Exercise goal
Of all the entries below, only the lines from the one with "export IMPL_internal_power_mw=10.5" up to and including the one with "export IMPL_die_y_um=185" are to be duplicated exactly.

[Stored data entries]
File: src/rtl/dp_jtag_pkg.sv
// Shared JTAG constants: IR capture pattern, default IR width and IR opcodes.
package dp_jtag_pkg;

    localparam int unsigned IR_W_DEFAULT = 5;

    localparam logic [1:0] IR_CAPTURE_PAT = 2'b01;

    localparam logic [IR_W_DEFAULT-1:0] IR_IDCODE = 5'b00001;
    localparam logic [IR_W_DEFAULT-1:0] IR_BYPASS = 5'b11111;
    localparam logic [IR_W_DEFAULT-1:0] IR_EXTEST = 5'b00000;

endpackage

File: src/rtl/dp_ir_reg.sv
// JTAG instruction register: capture/shift register plus update register.
// Define DP_IR_LEN_CHECK_EN to add the sticky ir_err short-scan length check.
module dp_ir_reg
    import dp_jtag_pkg::*;
#(
    parameter int unsigned     IR_W     = IR_W_DEFAULT,
    parameter logic [IR_W-1:0] IR_RESET = IR_W'(IR_IDCODE)
) (
    input  logic            iclk,
    input  logic            resetn,
    input  logic            tlr,
    input  logic            capture_ir,
    input  logic            shift_ir,
    input  logic            update_ir,
    input  logic            tdi,
    input  logic [IR_W-3:0] status_in,
    output logic            tdo,
    output logic [IR_W-1:0] ir_out,
    output logic            ir_upd
`ifdef DP_IR_LEN_CHECK_EN
    ,
    output logic            ir_err
`endif
);

    logic [IR_W-1:0] sr_q, sr_d;
    logic [IR_W-1:0] ur_q, ur_d;
    logic            upd_q, upd_d;

`ifdef DP_IR_LEN_CHECK_EN
    localparam int unsigned CNT_W = $clog2(IR_W + 1);

    logic [CNT_W-1:0] cnt_q, cnt_d;
    logic             err_q, err_d;
`endif

    // Next-state: tlr > capture > shift > update; only the highest acts.
    always_comb begin
        sr_d  = sr_q;
        ur_d  = ur_q;
        upd_d = 1'b0;
`ifdef DP_IR_LEN_CHECK_EN
        cnt_d = cnt_q;
        err_d = err_q;
`endif
        if (tlr) begin
            sr_d = IR_RESET;
            ur_d = IR_RESET;
`ifdef DP_IR_LEN_CHECK_EN
            cnt_d = '0;
            err_d = 1'b0;
`endif
        end else if (capture_ir) begin
            sr_d = {status_in, IR_CAPTURE_PAT};
`ifdef DP_IR_LEN_CHECK_EN
            cnt_d = '0;
            err_d = 1'b0;
`endif
        end else if (shift_ir) begin
            sr_d = {tdi, sr_q[IR_W-1:1]};
`ifdef DP_IR_LEN_CHECK_EN
            if (cnt_q != CNT_W'(IR_W)) begin
                cnt_d = cnt_q + CNT_W'(1);
            end
`endif
        end else if (update_ir) begin
`ifdef DP_IR_LEN_CHECK_EN
            // A short scan leaves the active instruction untouched.
            if (cnt_q == CNT_W'(IR_W)) begin
                ur_d  = sr_q;
                upd_d = 1'b1;
            end else begin
                err_d = 1'b1;
            end
`else
            ur_d  = sr_q;
            upd_d = 1'b1;
`endif
        end
    end

    always_ff @(posedge iclk or negedge resetn) begin
        if (!resetn) begin
            sr_q  <= IR_RESET;
            ur_q  <= IR_RESET;
            upd_q <= 1'b0;
`ifdef DP_IR_LEN_CHECK_EN
            cnt_q <= '0;
            err_q <= 1'b0;
`endif
        end else begin
            sr_q  <= sr_d;
            ur_q  <= ur_d;
            upd_q <= upd_d;
`ifdef DP_IR_LEN_CHECK_EN
            cnt_q <= cnt_d;
            err_q <= err_d;
`endif
        end
    end

    assign tdo    = sr_q[0];
    assign ir_out = ur_q;
    assign ir_upd = upd_q;
`ifdef DP_IR_LEN_CHECK_EN
    assign ir_err = err_q;
`endif

endmodule
File: config.mk
export PLATFORM = sky130hd
export DESIGN_NAME = dp_ir_reg
export DESIGN_NICKNAME = d
export VERILOG_FILES = /design/src/rtl/dp_jtag_pkg.sv /design/src/rtl/dp_ir_reg.sv
export SDC_FILE = /design/constraint.sdc
export NUM_CORES = 1
export LEC_CHECK = 0
export CORE_MARGIN = 3
export CORE_UTILIZATION = 39
export CTS_BUF_LIST = sky130_fd_sc_hd__clkbuf_16
export DETAILED_ROUTE_END_ITERATION = 12
export GPL_TIMING_DRIVEN = 0
export HOLD_SLACK_MARGIN = 0.02
export PLACE_DENSITY = 0.71
export SYNTH_ARGS = -nofsm -noshare
export SYNTH_HDL_FRONTEND = slang
export SYNTH_SLANG_ARGS = --single-unit
export TNS_END_PERCENT = 10
File: constraint.sdc
create_clock -name iclk -period 0.86 [get_ports iclk]
set_clock_uncertainty 0.15 [all_clocks]
set_input_delay 0.086 -clock iclk [delete_from_list [all_inputs] [get_ports iclk]]
set_output_delay 0.086 -clock iclk [all_outputs]
set_load 0.02 [all_outputs]
==> results.py, run 1 <==
metrics = {
    "final_layout": {
        "n_antenna_cell": 0,
        "fin_nets": 78,
        "fillers": 97,
        "drive_gt1_frac": 0.328,
        "area_delta_synth_final_pct": 44.3,
        "stdcell_count": 81,
    },
    "yosys": {
        "synth_nets": 56,
        "synth-edff-count": 0,
        "synth_top_area_cell": "dfrtp_1",
        "yosysSeqAreaShare": 0.507,
        "synth_top_cell_area_share": 0.411,
        "syn_inst": 46,
        "synth_top_flop_cell": "dfrtp_1",
        "synth.distinct_cells": 14,
        "avgSynthCellArea_um2": 11.9,
        "synthArstFlopShare": 1.00,
        "yosys_warnings": 0,
        "yosys-top-cells-area": "dfrtp_1, mux2i_1, dfstp_2",
        "ys_seq_elements": 11,
        "synth_area_um2": 548,
    },
    "setup_path": {
        "crit_end": "ir_out[0]",
        "end_kind": "output port",
        "path_cells": "buf_6",
        "crit_path_start": "ir_out[0]$_DFFE_PN1P_",
        "cp_slowest_cell": "dfstp_2",
        "path_max_fanout": 2,
        "critPathMaxStageDelay_ns": 0.53,
        "crit_family": "flip-flops",
        "cp-start-kind": "register",
        "critPathKind": "reg -> out",
        "r2r_setup_slack_ns": -0.16,
        "rr_startpoint": "sr_q[0]$_DFFE_PN1P_",
        "r2r_end": "ir_out[0]$_DFFE_PN1P_",
        "cp.arrival_ns": 0.88,
        "critPathRequiredTime_ns": 0.62,
        "path_depth": 1,
        "crit_buf_inv": 1,
        "reg2regPathDepth": 3,
    },
    "clock_tree": {
        "cts.sink_count": 11,
        "cts_root_buf": "clkbuf_16",
        "clk_latency_ns": 0.23,
        "htreeDepth": 1,
        "cts_buffers": 3,
        "clk_pin_slew_ns": 0.04,
        "max-clock-path-buffers": 2,
        "cts_tree": "done",
    },
    "grt": {
        "grt_use_total": 0.134,
        "antenna_found_initial": 0,
        "grt_pass1_vias": 408,
        "grt_max_degree": 12,
        "grt_pass1_wl_um": 1840,
        "grt.overflow.total": 0,
    },
    "status": {
        "outcome": "finished, violations left",
        "failed_checks": "negative hold slack, negative setup slack",
    },
    "die": {
        "core_mm2": 0.00122,
        "die_w_um": 43.5,
        "pin_count": 17,
        "die-area_mm2": 0.00189,
        "start_util": 0.451,
        "row_count": 12,
        "die_h_um": 43.5,
    },
    "routing": {
        "vias": 400,
        "drt_wl_total_um": 1060,
        "dr.pass1.iters": 4,
        "ant_nets": 0,
        "drcViolationCount": 0,
        "wl_per_cell_um": 13.1,
        "dr.first_iter.drc_count": 5,
        "via_per_inst": 4.94,
    },
    "sta": {
        "fin_crit_ns": 1.11,
        "fmax_ghz": 0.898,
        "hold_viol_final": 3,
        "rsz0062_at_grt": "yes",
        "finalCritPeriodShare": 1.29,
        "setup_slack_ns": -0.254,
        "worst_pin_slew_ns": 0.500,
        "final-setup-viol-count": 13,
        "finalMaxSlewViolations": 0,
        "slew_headroom": 0.665,
        "holdWs_ns": -0.0927,
    },
    "pwr": {
        "ir_worst_vdd_mv": 1.19,
        "p_leak_nw": 0.371,
        "power_density_mw_per_mm2": 1950,
    },
    "place": {
        "routabilityCongestion": 0.684,
        "placed_cells": 74,
        "dp_hpwl_um": 766,
        "port_buffers": 14,
        "place_worst_setup_slack_ns": -0.559,
    },
    "flow_run": {
        "cap_violations": 0,
    },
    "min_path": {
        "hold_path.class": "in -> reg",
    },
}
==> kinds of logic after synthesis <==
group / synth area share
AND/OR/NAND/NOR: 0.212
flip-flops: 0.507
multiplexers: 0.183
buffers and inverters: 0.0571
AO/OA/AOI/OAI: 0.0411
==> worst min path at each step <==
stage                from                     to  slack, ns  cells past startpoint
6_report       capture_ir       ir_upd$_DFF_PN0_      -0.09                      2
5_1_grt        capture_ir       ir_upd$_DFF_PN0_      -0.09                      2
4_1_cts        capture_ir       ir_upd$_DFF_PN0_      -0.09                      2
3_5_place_dp   capture_ir    sr_q[1]$_DFFE_PN0P_       0.15                      2
3_3_place_gp   capture_ir    sr_q[1]$_DFFE_PN0P_       0.14                      2
2_1_floorplan      resetn  ir_out[1]$_DFFE_PN0P_      -0.36                      0
[src/rtl/gemips_pkg.sv]
// Shared fetch-side types and defaults: reset vector, fetch increment,
// PC-generator state encoding and redirect source kinds.
package gemips_pkg;

    localparam logic [31:0] RESET_PC_DEF = 32'h8000_0000;
    localparam int          INC_DEF      = 4;

    typedef enum logic [1:0] {
        ST_BOOT  = 2'd0,
        ST_RUN   = 2'd1,
        ST_HOLD  = 2'd2,
        ST_FAULT = 2'd3
    } pc_state_e;

    typedef enum logic [1:0] {
        RD_NONE   = 2'd0,
        RD_BRANCH = 2'd1,
        RD_EXC    = 2'd2
    } redir_kind_e;

endpackage
## config.mk

```make
export PLATFORM = sky130hd
export DESIGN_NAME = pipelined_adder
export DESIGN_NICKNAME = d
export VERILOG_FILES = /design/src/rtl/adder_pkg.sv /design/src/rtl/adder_stage.sv /design/src/rtl/pipelined_adder.sv
export SDC_FILE = /design/constraint.sdc
export NUM_CORES = 1
export LEC_CHECK = 0
export ABC_AREA = 1
export ABC_CLOCK_PERIOD_IN_PS = 1500
export CORE_ASPECT_RATIO = 2
export CORE_MARGIN = 10
export CORE_UTILIZATION = 50
export DETAILED_ROUTE_END_ITERATION = 10
export GPL_TIMING_DRIVEN = 0
export PLACE_DENSITY = 0.73
export SLEW_MARGIN = 20
export SYNTH_ARGS = -nofsm -noshare
export SYNTH_HDL_FRONTEND = slang
export SYNTH_HIERARCHICAL = 1
export SYNTH_SLANG_ARGS = --single-unit
```

## constraint.sdc

```tcl
create_clock -name clk -period 1.5 [get_ports clk]
set_input_delay 0.3 -clock clk [delete_from_list [all_inputs] [get_ports clk]]
set_output_delay 0.3 -clock clk [all_outputs]
set_load 0.01 [all_outputs]
```

## src/rtl/adder_pkg.sv

```systemverilog
// Shared constants and elaboration helpers for the pipelined adder/subtractor.
package adder_pkg;

  // Subtraction is a + ~b + 1, so the carry into the LSB chunk is forced high.
  localparam logic SUB_CIN = 1'b1;

  function automatic int calc_cw(input int width, input int stages);
    return (stages > 0) ? (width / stages) : 0;
  endfunction

  function automatic bit params_legal(input int width, input int stages);
    return (width >= 1) && (stages >= 1) && ((width % stages) == 0);
  endfunction

endpackage

```

## src/rtl/adder_stage.sv

```systemverilog
// One registered CW-bit slice of the carry chain; low result bits and the
// still-unprocessed operand bits travel along with the slice carry.
module adder_stage
  import adder_pkg::*;
#(
  parameter int WIDTH = 30,
  parameter int CW    = 10,
  parameter int IDX   = 0
) (
  input  logic             clk,
  input  logic             rst_n,
  input  logic             in_valid,
  output logic             in_ready,
  input  logic             in_carry,
  input  logic [WIDTH-1:0] in_sum,
  input  logic [WIDTH-1:0] in_a,
  input  logic [WIDTH-1:0] in_b,
  output logic             out_valid,
  input  logic             out_ready,
  output logic             out_carry,
  output logic [WIDTH-1:0] out_sum,
  output logic [WIDTH-1:0] out_a,
  output logic [WIDTH-1:0] out_b
);

  localparam int LO = IDX * CW;

  logic [CW:0]      chunk;
  logic [WIDTH-1:0] next_sum;
  logic             valid_q;
  logic             carry_q;
  logic [WIDTH-1:0] sum_q;
  logic [WIDTH-1:0] a_q;
  logic [WIDTH-1:0] b_q;

  assign chunk = {1'b0, in_a[LO +: CW]} + {1'b0, in_b[LO +: CW]} + {{CW{1'b0}}, in_carry};

  // NOTE: every variable assigned in always_comb gets a full default first,
  // so no path can leave it unassigned and infer a latch.
  always_comb begin
    next_sum           = in_sum;
    next_sum[LO +: CW] = chunk[CW-1:0];
  end

  // A slot can take new data when it is empty or its occupant leaves this cycle.
  assign in_ready = !valid_q || out_ready;

  // NOTE: data registers are reset too, not just the valid bit, because the
  // result and flags are visible on the outputs and must read zero in reset.
  always_ff @(posedge clk or negedge rst_n) begin
    if (!rst_n) begin
      valid_q <= 1'b0;
      carry_q <= 1'b0;
      sum_q   <= '0;
      a_q     <= '0;
      b_q     <= '0;
    end else if (in_ready) begin
      // NOTE: non-blocking assignments keep every register sampling the
      // pre-edge values, independent of statement order.
      valid_q <= in_valid;
      if (in_valid) begin
        carry_q <= chunk[CW];
        sum_q   <= next_sum;
        a_q     <= in_a;
        b_q     <= in_b;
      end
    end
  end

  assign out_valid = valid_q;
  assign out_carry = carry_q;
  assign out_sum   = sum_q;
  assign out_a     = a_q;
  assign out_b     = b_q;

endmodule

```

## src/rtl/pipelined_adder.sv

```systemverilog
// Pipelined two's-complement adder/subtractor: STAGES chunk adders in a
// valid/ready chain, with b inversion up front and flags from the last stage.
module pipelined_adder
  import adder_pkg::*;
#(
  parameter int WIDTH  = 30,
  parameter int STAGES = 3
) (
  input  logic             clk,
  input  logic             rst_n,
  input  logic             in_valid,
  output logic             in_ready,
  input  logic [WIDTH-1:0] a,
  input  logic [WIDTH-1:0] b,
  input  logic             cin,
  input  logic             sub,
  output logic             out_valid,
  input  logic             out_ready,
  output logic [WIDTH-1:0] sum,
  output logic             cout,
  output logic             ovf
);

  localparam int CW = calc_cw(WIDTH, STAGES);

  if (!params_legal(WIDTH, STAGES)) begin : g_param_check
    $error("pipelined_adder: WIDTH must be >= 1, STAGES >= 1 and WIDTH divisible by STAGES");
  end

  // Index k is the input side of stage k; index STAGES is the output side.
  logic             valid_w [STAGES+1];
  logic             ready_w [STAGES+1];
  logic             carry_w [STAGES+1];
  logic [WIDTH-1:0] sum_w   [STAGES+1];
  logic [WIDTH-1:0] a_w     [STAGES+1];
  logic [WIDTH-1:0] b_w     [STAGES+1];

  assign valid_w[0]      = in_valid;
  assign carry_w[0]      = sub ? SUB_CIN : cin;
  assign sum_w[0]        = '0;
  assign a_w[0]          = a;
  assign b_w[0]          = sub ? ~b : b;
  assign ready_w[STAGES] = out_ready;
  assign in_ready        = ready_w[0];

  for (genvar k = 0; k < STAGES; k++) begin : g_stage
    adder_stage #(
      .WIDTH (WIDTH),
      .CW    (CW),
      .IDX   (k)
    ) u_stage (
      .clk       (clk),
      .rst_n     (rst_n),
      .in_valid  (valid_w[k]),
      .in_ready  (ready_w[k]),
      .in_carry  (carry_w[k]),
      .in_sum    (sum_w[k]),
      .in_a      (a_w[k]),
      .in_b      (b_w[k]),
      .out_valid (valid_w[k+1]),
      .out_ready (ready_w[k+1]),
      .out_carry (carry_w[k+1]),
      .out_sum   (sum_w[k+1]),
      .out_a     (a_w[k+1]),
      .out_b     (b_w[k+1])
    );
  end

  assign out_valid = valid_w[STAGES];
  assign sum       = sum_w[STAGES];
  assign cout      = carry_w[STAGES];
  // Operands of equal sign producing a result of the other sign.
  assign ovf = (a_w[STAGES][WIDTH-1] == b_w[STAGES][WIDTH-1]) &&
               (sum_w[STAGES][WIDTH-1] != a_w[STAGES][WIDTH-1]);

  // Only the operand MSBs are needed past the last stage.
  logic unused_ops;
  assign unused_ops = ^{a_w[STAGES], b_w[STAGES]};

endmodule

```

==> results.sh <==
export IMPL_status="finished, violations left"
export IMPL_failed_checks="setup timing"
export IMPL_clkTransAtPathRegs_ns=0.06
export IMPL_syn_inst=854
export IMPL_die_x_um=103
export IMPL_fmax_mhz=590
export IMPL_syn_avg_cell_area_um2=8.00
export IMPL_hp_start="sub"
export IMPL_startpoint="sub"
export IMPL_ios=100
export IMPL_leakage_nw=5.05
export IMPL_wl_per_cell_um=15.9
export IMPL_utilization_pct=72.0
export IMPL_wl_um=18800
export IMPL_layout_nets=1111
export IMPL_combPwrFrac_pct=40.9
export IMPL_drtIter0Drc=329
export IMPL_core_area_um2=13400
export IMPL_clkSinkCount=128
export IMPL_cts_buffer_depth=2
export IMPL_via_per_inst=5.07
export IMPL_hold_path_class="in -> reg"
export IMPL_synthToLayoutAreaGrowth_pct=41.6
export IMPL_final_cell_mix="411 x nand2_1, 128 x dfrtp_1, 52 x clkdlybuf4s50_1"
export IMPL_irDropWorstVdd_v=0.00113
export IMPL_grt_use_total_pct=18.1
export IMPL_crit_arrival_ns=2.00
export IMPL_finalHoldViolCount=0
export IMPL_fin_cells=1180
export IMPL_internal_power_mw=10.5
export IMPL_place_ws_ns=-0.841
export IMPL_rsz0062_at_grt="yes"
export IMPL_io_buffers=98
export IMPL_crit_type="in -> reg"
export IMPL_gp_congestion=0.902
export IMPL_maxSlewViolCount=0
export IMPL_dieArea_um2=19000
export IMPL_cts_tree="done"
export IMPL_drtAntennaViolNets=0
export IMPL_reg2reg_from="g_stage[0].u_stage/out_b[10]"
export IMPL_endpoint_kind="flop"
export IMPL_p_sw_share_pct=36.4
export IMPL_placed_cell_area_um2=8080
export IMPL_period_share_pct=113
export IMPL_cp_required_ns=1.81
export IMPL_period_minus_slack_ns=1.70
export IMPL_tns_ns=-3.12
export IMPL_die_y_um=185
export IMPL_layout_commonest_cell="nand2_1"
export IMPL_cts_max_level=4
export IMPL_placedCellCount=1108
export IMPL_grt_pass1_vias=5825
export IMPL_design_area_um2=9680
export IMPL_ys_warn_count=6
export IMPL_cp_max_fo=3
export IMPL_firstDrtPassIters=6
export IMPL_powerDensity_nw_per_um2=1710
export IMPL_cts_root_buffer="clkbuf_16"
export IMPL_hpwl_um=11900
export IMPL_gr_total_overflow=0
export IMPL_finClkSkew_ns=0.00656
export IMPL_grt_max_degree=67
export IMPL_drive_gt1_share_pct=23.6
export IMPL_grt_pass1_wl_um=27000
export IMPL_start_kind="input port"
export IMPL_vias=5983
export IMPL_maxSlewHeadroom_pct=59.8
export IMPL_initial_core_util_pct=50.9
export IMPL_num_rows=60
export IMPL_antenna_found_initial=0
export IMPL_p_switching_mw=6.02
export IMPL_setup_violations=28
export IMPL_drcViolationCount=0
export IMPL_finalWorstSetupSlack_ns=-0.196
export IMPL_diodes=0
export IMPL_syn_nets=953
export IMPL_clock_latency_ns=0.42
export IMPL_maxCapViolCount=0
export IMPL_syn_cell_area_um2=6830
export IMPL_tightest_slew_ns=0.604
export IMPL_clock_power_share_pct=26.6
export IMPL_cts_buffers=17
export IMPL_seq_power_share_pct=32.4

Solution to this problem
export IMPL_internal_power_mw=10.5
export IMPL_place_ws_ns=-0.841
export IMPL_rsz0062_at_grt="yes"
export IMPL_io_buffers=98
export IMPL_crit_type="in -> reg"
export IMPL_gp_congestion=0.902
export IMPL_maxSlewViolCount=0
export IMPL_dieArea_um2=19000
export IMPL_cts_tree="done"
export IMPL_drtAntennaViolNets=0
export IMPL_reg2reg_from="g_stage[0].u_stage/out_b[10]"
export IMPL_endpoint_kind="flop"
export IMPL_p_sw_share_pct=36.4
export IMPL_placed_cell_area_um2=8080
export IMPL_period_share_pct=113
export IMPL_cp_required_ns=1.81
export IMPL_period_minus_slack_ns=1.70
export IMPL_tns_ns=-3.12
export IMPL_die_y_um=185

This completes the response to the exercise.